82例昏迷患者中脑血管疾病27例, 包括脑梗死和脑出血等, 约占32.9%;代谢性脑病21例, 包括低血糖昏迷、糖尿病酮症酸中毒、肝性脑病、肺性脑病等, 约占25.6%;急性中毒19例, 包括农药、酒精、毒品及一氧化碳中毒, 约占23.2%;心血管疾病所致昏迷13例, 约占15.9%;其他2例。本组82例患者中70例抢救成功, 生命体征平稳后转入其他科室, 约占85.4%;12例死亡, 其中院前死亡4例, 约占14.6%, 死亡原因脑血管疾病5例;中毒3例, 心血管疾病3例, 代谢性疾病1例。
昏迷为急诊常见急症, 约占急诊科首诊患者总数的3%[2],本组患者病因以脑血管疾病、代谢性脑病、急性中毒及心血管疾病为主。呼吸中枢抑制、呼吸道阻塞、呼吸衰竭, 继发性感染、水电解质紊乱、消化道出血等为其常见死因, 病死率较高, 易发生误诊误治, 医护人员应对病情快速判断, 并进行相应检查及治疗。
早期诊断和处理为抢救成功之关键, 临床应首先处理危及生命的关键问题, 尽早纠正不稳定的生命体征, 防止脑和脏器的持续损害, 减轻因脑缺血缺氧、颅内压增高、呼吸道阻塞等继发损害, 可明显改善患者预后, 降低病死率。临床应注意与假性昏迷及类似表现如癔病、闭锁综合征、木僵状态、发作性睡病等相鉴别, 同时注意非颅内疾病与脑卒中的鉴别。临床医生详询病史同时快速体检及进行必要的辅助检查, 明确病因诊断, 采取积极、有效的急救措施[3]。
在治疗过程中, 除原发病引起的昏迷外, 某些药物应用也可能加重昏迷程度[4], 影响对病情的客观判断, 应引起急诊科医师的足够重视。迅速查明病因, 及时确诊及正确处理,为内科昏迷患者急诊科抢救之关键;部分短时无法确诊的患者, 应按诊断与抢救同步之原则, 尽量缩短无治疗期, 可提高内科昏迷患者的抢救成功率。

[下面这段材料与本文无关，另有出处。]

**src/rtl/rwge_pkg.sv**
```systemverilog
// rwge_pkg: shared types, constants and helpers for the regular wave grid evaluator.
// Used by rwge_phase, rwge_cordic_cell, rwge_scale and regular_wave_grid_evaluator.
// Depends on nothing.
package rwge_pkg;

    // Widths of the CORDIC data path (Q1.30 with guard bits)
    localparam int CW           = 33;
    localparam int PHASE_W      = 32;
    localparam int GAIN_W       = 24;
    localparam int ELEV_W       = 25;
    localparam int SLOPE_W      = 24;
    localparam int PROD_W       = GAIN_W + 1 + CW;
    localparam int FRAC_SHIFT   = 30;
    localparam int ROUND_W      = PROD_W - FRAC_SHIFT;
    localparam int CFG_IDX_W    = 3;
    localparam int CFG_DATA_W   = 32;

    // Default parameter values
    localparam int DEF_GRID_X       = 256;
    localparam int DEF_GRID_Y       = 256;
    localparam int DEF_CORDIC_STEPS = 16;
    localparam int ATAN_ENTRIES     = 24;

    // 1/K in Q1.30
    localparam logic signed [CW-1:0] CORDIC_INV_GAIN = CW'(652032874);

    // Rounding constant, one half in Q1.30
    localparam logic signed [PROD_W-1:0] ROUND_HALF = PROD_W'(64'd536870912);

    // Saturation limits
    localparam logic signed [ROUND_W-1:0] ELEV_MAX  = ROUND_W'(16777215);
    localparam logic signed [ROUND_W-1:0] ELEV_MIN  = -ROUND_W'(16777215);
    localparam logic signed [ROUND_W-1:0] SLOPE_MAX = ROUND_W'(8388607);
    localparam logic signed [ROUND_W-1:0] SLOPE_MIN = -ROUND_W'(8388608);

    // atan(2^-i) in turns scaled by 2^32
    localparam logic [29:0] ATAN_TURNS [0:ATAN_ENTRIES-1] = '{
        30'd536870912, 30'd316933406, 30'd167458907, 30'd85004756,
        30'd42667331,  30'd21354465,  30'd10679838,  30'd5340245,
        30'd2670163,   30'd1335087,   30'd667544,    30'd333772,
        30'd166886,    30'd83443,     30'd41722,     30'd20861,
        30'd10430,     30'd5215,      30'd2608,      30'd1304,
        30'd652,       30'd326,       30'd163,       30'd81
    };

    // Configuration register indexes
    typedef enum logic [CFG_IDX_W-1:0] {
        REG_PHASE_STEP_X  = 3'd0,
        REG_PHASE_STEP_Y  = 3'd1,
        REG_PHASE_OFFSET  = 3'd2,
        REG_AMPLITUDE     = 3'd3,
        REG_SLOPE_GAIN_X  = 3'd4,
        REG_SLOPE_GAIN_Y  = 3'd5,
        REG_PRESSURE_GAIN = 3'd6
    } t_reg_idx;

    // Quadrant of the phase, top two bits
    typedef enum logic [1:0] {
        QUAD_0 = 2'd0,
        QUAD_1 = 2'd1,
        QUAD_2 = 2'd2,
        QUAD_3 = 2'd3
    } t_quad;

    // Data handed from cell to cell
    typedef struct packed {
        logic signed [CW-1:0] x;
        logic signed [CW-1:0] y;
        logic signed [CW-1:0] z;
        t_quad                quad;
    } t_cordic_data;

    // Gains applied after the rotation
    typedef struct packed {
        logic [GAIN_W-1:0]        amplitude;
        logic signed [GAIN_W-1:0] slope_gain_x;
        logic signed [GAIN_W-1:0] slope_gain_y;
        logic [GAIN_W-1:0]        pressure_gain;
    } t_gains;

    // Clamp a rounded product to the elevation range
    function automatic logic signed [ELEV_W-1:0] sat_elev(input logic signed [ROUND_W-1:0] p);
        logic signed [ROUND_W-1:0] c;
        c = p;
        if (p > ELEV_MAX) begin
            c = ELEV_MAX;
        end else if (p < ELEV_MIN) begin
            c = ELEV_MIN;
        end
        return c[ELEV_W-1:0];
    endfunction

    // Clamp a rounded product to the slope range
    function automatic logic signed [SLOPE_W-1:0] sat_slope(input logic signed [ROUND_W-1:0] p);
        logic signed [ROUND_W-1:0] c;
        c = p;
        if (p > SLOPE_MAX) begin
            c = SLOPE_MAX;
        end else if (p < SLOPE_MIN) begin
            c = SLOPE_MIN;
        end
        return c[SLOPE_W-1:0];
    endfunction

endpackage

```
**src/rtl/rwge_cordic_cell.sv**
```systemverilog
// rwge_cordic_cell: one registered CORDIC rotation step with its own valid bit.
// Shift and arctangent are fixed by the STEP parameter.
// Depends on rwge_pkg.
module rwge_cordic_cell
    import rwge_pkg::*;
#(
    parameter int STEP = 0
) (
    input  logic         i_clk,
    input  logic         i_rst_n,
    input  logic         i_valid,
    output logic         o_ready,
    input  t_cordic_data i_data,
    output logic         o_valid,
    input  logic         i_ready,
    output t_cordic_data o_data
);

    localparam logic signed [CW-1:0] ATAN = CW'(ATAN_TURNS[STEP]);

    logic                 r_v;
    logic                 w_rdy;
    logic signed [CW-1:0] w_xs;
    logic signed [CW-1:0] w_ys;
    t_cordic_data         r_data;
    t_cordic_data         n_data;

    assign w_rdy   = !r_v || i_ready;
    assign o_ready = w_rdy;

    // Rotate towards zero residual angle; shifts floor
    always_comb begin
        w_xs        = i_data.x >>> STEP;
        w_ys        = i_data.y >>> STEP;
        n_data.quad = i_data.quad;
        if (!i_data.z[CW-1]) begin
            n_data.x = i_data.x - w_ys;
            n_data.y = i_data.y + w_xs;
            n_data.z = i_data.z - ATAN;
        end else begin
            n_data.x = i_data.x + w_ys;
            n_data.y = i_data.y - w_xs;
            n_data.z = i_data.z + ATAN;
        end
    end

    // Hold valid until the next cell takes the transaction
    always_ff @(posedge i_clk) begin
        if (!i_rst_n) begin
            r_v <= 1'b0;
        end else if (w_rdy) begin
            r_v <= i_valid;
        end
    end

    always_ff @(posedge i_clk) begin
        if (w_rdy && i_valid) begin
            r_data <= n_data;
        end
    end

    assign o_valid = r_v;
    assign o_data  = r_data;

endmodule

```
**config.mk**
```make
export PLATFORM = sky130hd
export DESIGN_NAME = rwge_cordic_cell
export DESIGN_NICKNAME = d
export VERILOG_FILES = /design/src/rtl/rwge_pkg.sv /design/src/rtl/rwge_cordic_cell.sv
export SDC_FILE = /design/constraint.sdc
export NUM_CORES = 1
export LEC_CHECK = 0
export ABC_CLOCK_PERIOD_IN_PS = 3100
export BUFFER_PORTS_ARGS = -buffer_cell sky130_fd_sc_hd__buf_2
export CORE_MARGIN = 2
export CORE_UTILIZATION = 51
export CTS_BUF_LIST = sky130_fd_sc_hd__clkbuf_4
export DETAILED_ROUTE_END_ITERATION = 7
export GPL_ROUTABILITY_DRIVEN = 0
export PLACE_DENSITY_LB_ADDON = 0.3
export SETUP_SLACK_MARGIN = 0.15
export SLEW_MARGIN = 20
export SYNTH_ARGS = -nofsm -noshare
export SYNTH_HDL_FRONTEND = slang
export SYNTH_SLANG_ARGS = --single-unit
```
**constraint.sdc**
```tcl
create_clock -name i_clk -period 3.1 [get_ports i_clk]
set_input_delay 0.155 -clock i_clk [delete_from_list [all_inputs] [get_ports i_clk]]
set_output_delay 0.155 -clock i_clk [all_outputs]
set_load 0.02 [all_outputs]
```
==> results of run 1 <==
-- state kept, by name, summed over array words and instances, names as in the netlist --
signal / cells
o_data: 100
o_valid: 1
-- layer usage --
| metal | vias up | wire [µm] | share of wire [%] |
|---|---|---|---|
| met2 | 520 | 12200 | 46 |
| met3 | 59 | 2550 | 9.7 |
| met4 | 0 | 660 | 2.5 |
| met1 | 3813 | 11000 | 42 |
| met5 | - | 0 | 0 |
| li1 | 3994 | - | - |
-- cell type report --
cell class,count,share of cell area (%)
clock buffers,9,0.621
multi-input cells,717,47.2
diodes,1,0.0230
repair buffers,308,17.4
flip-flops and latches,101,27.8
well taps,220,2.53
clock inverters,7,0.759
inverters,107,3.69
-- metrics by stage --
stage | utilization, % | hold WS, ns
after floorplan | - | 0.254
after detailed placement | 62.1 | 0.334
final | 65.1 | 0.0888
after global placement | 62.1 | 0.331
after global routing | 65.1 | 0.0697
after CTS | 65.1 | 0.0749
-- cells by family (layout without fill, tap and decap cells) --
family          Yosys count  count (layout)  synth area share, %
simple gates            242             242                 13.2
buf+inv                 152             431                 6.96
mux                      13              13                 1.49
fa+ha+maj               102             102                 14.9
flops                   101             101                 34.5
xor+xnor                 64              64                 6.40
other cells               0               1                    0
compound gates          296             296                 22.5
-- Yosys cell counts (all sizes together) (5+ instances only) --
master,instances
a21oi,109
inv,103
edfxtp,100
ha,98
nor2,92
o21ai,64
xnor2,58
nand2,47
buf,26
clkbuf,19
nor3,19
a21o,18
o21bai,16
nand3,14
mux2i,13
nor2b,13
a21boi,9
and3,9
nand2b,9
nand4,9
o31ai,9
a221oi,8
and2,8
o211ai,8
a31oi,7
nor4,7
o21a,6
xor2,6
a211oi,5
or2,5
-- report_power, final --
group          switching [W]  internal, W
logic                0.00112     0.000710
registers          0.0000495      0.00172
clock network       0.000483     0.000257
total                0.00165      0.00268
-- critical path, stage by stage --
cell	delay, ns
buf_2	0.12
inv_1	0.05
ha_1	0.36
and2_4	0.21
a221oi_2	0.27
nand2_1	0.16
a221oi_2	0.41
o41ai_2	0.16
a41oi_1	0.41
buf_4	0.20
a21oi_1	0.07
a2111oi_2	0.22
nor2_1	0.11
xor2_1	0.15
-- worst paths after layout --
path | start | endpoint | slack [ns]
min | i_data[32] | o_data[32] | 0.09
max reg2reg | o_valid | o_data[97] | 1.43
min reg2reg | o_valid | o_data[95] | 1.01
max | i_data[39] | o_data[100] | 0.28
-- what timing repair did --
action	4_1_cts	5_1_grt
hold buffers	34	0
gates resized for setup	0	1
setup buffers	0	0
hold endpoints to repair	33	0
endpoints found under the setup margin	0	1
==> summary.txt, run 1 <==
=================================================================================
Run status                                                           complete, no violations
Post-route clock skew                                                   0.0141 ns
Count of flip-flops with a built-in enable after synthesis                    100
Setup violations, final                                                         0
Clock tree from TritonCTS                                                     yes
Top cell type by total area after synthesis                              edfxtp_1
Initial antenna violation count                                                 1
Root buf cell                                                            clkbuf_4
Clock transition at the registers of the reported paths                   0.16 ns
Initial DRC count                                                           1,054
Average via count per standard cell                                          5.70
Ratio of cells with drive above 1 in the final layout                       25.8%
Nets                                                                        1,451
Total core area                                                        0.0167 mm²
Minimum setup slack after placement                                     -0.180 ns
Number of distinct library cells after synthesis                               77
Cell area after synthesis                                             0.00876 mm²
Number of cells traversed by the worst hold path                                2
Peak supply drop                                                         0.211 mV
Number of global-route vias before repair                                   7,736
Post-synthesis sequential element count                                       101
Post-route cell area                                                   0.0109 mm²
Total CTS buffers                                                               9
Critical path required time                                               3.33 ns
Pin count of the biggest net entering global routing                           92
Share of synthesized area occupied by flip-flops and latches                34.5%
Syn-to-layout area delta                                                    24.2%
PwrDens                                                                399 mW/mm²
Avg Inst Size Synth                                                      9.03 µm²
Area of combinational cells with multiple inputs                      0.00513 mm²
Number of instances in the synthesized netlist                                970
Standard-cell row count                                                        47
Net count of the mapped netlist                                             1,177
Total iterations of the first detailed-routing run                              6
Number of clock sinks seen by CTS                                             101
Setup crit end kind                                                     flip-flop
Most common library cell in the layout ignoring fill and taps               buf_2
Top area cells in the synthesized netlist                            edfxtp_1, ha_1, a21oi_1, xnor2_1, inv_1
Total number of H-tree levels                                                   3
Sequential Area                                                       0.00302 mm²
Filler cells                                                                1,402
Fraction of the cycle the final worst path needs                            91.0%
Instance count after placement with tap cells included                      1,419
Unrepaired setup endpoints after global routing                             false
Async set-or-reset flop fraction in the synthesized netlist                    0%
Fin. max-slew vios                                                              0
Measured slew at the worst slew-check pin                                0.969 ns
Worst slew margin relative to its limit                                     35.4%
Leakage power                                                             4.96 nW
Grt met3 use                                                                4.02%
Initial cell density of the core                                            52.4%
Max-capacitance violation count                                                 0
Setup TNS Final                                                              0 ns
Cell Area, Placed                                                      0.0104 mm²
Global router's overall resource usage                                      28.4%
Placed wire-length estimate                                             20,600 µm
Yosys synthesis warning count                                                   0
Synth top area share                                                        34.3%
Non-filler cells, final                                                     1,470
Wire length per cell after detailed routing                               18.0 µm
GRT Residual Overflow                                                           0
Buffers on Ports                                                              207
WP data arrival                                                           3.05 ns
Die extent in x                                                            135 µm
Global-route wire length before repair                                  40,800 µm
Clock buffer depth                                                              2
Worst hold-check path type                                           input pin to flip-flop
Leading cell types in the layout, fill and taps excluded             buf_2, a21oi_1, inv_1, edfxtp_1, ha_1
Minimum period implied by the final worst setup slack                     2.82 ns
Primary FF master, synth                                                 edfxtp_1
Vias post-DR                                                                8,386
Worst reg-to-reg path cell count                                                3
Aggregate routed wire length                                            26,400 µm
PnR Total Power                                                         0.00434 W
Count of unresolved DRC violations after routing                                0
Critical path fanouts, max                                                      5
Startpoint type of the worst setup path                                 input pin
Final Hold Violating Endpoints                                                  0
Routing layer with the top usage in global route                             met2
Met2 Track Usage GR                                                         46.7%
Crit path setup slack, layout                                            0.279 ns
Total Die Area                                                         0.0182 mm²
Met1 usage in global routing                                                39.4%
Clock latency of the later-clocked register in the worst-skew pair        0.47 ns
Routed Antenna Nets                                                             0
Critical path type                                                   input pin to flip-flop
Num ports                                                                     208
Highest clock rate                                                      0.354 GHz
Die Y-Extent                                                               135 µm
=================================================================================
Note: power is estimated with default switching activity, not from simulation.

[1]王玉虎, 王淑敏.首诊81例昏迷临床分析.中国综合临床,2005, 21(4):316.
[2]沈洪.急危重病专业综合性的思考.世界急危重病医学杂志,2006, 1(3):1060.
[3]李代先, 蒋天秀.中老年昏迷患者快速指血糖检测的临床意义.重庆医学, 2007, 36(8):741-742.
[4]伍敏益.昏迷患者105例临床分析.安徽医药, 2010, 14(6):683-684.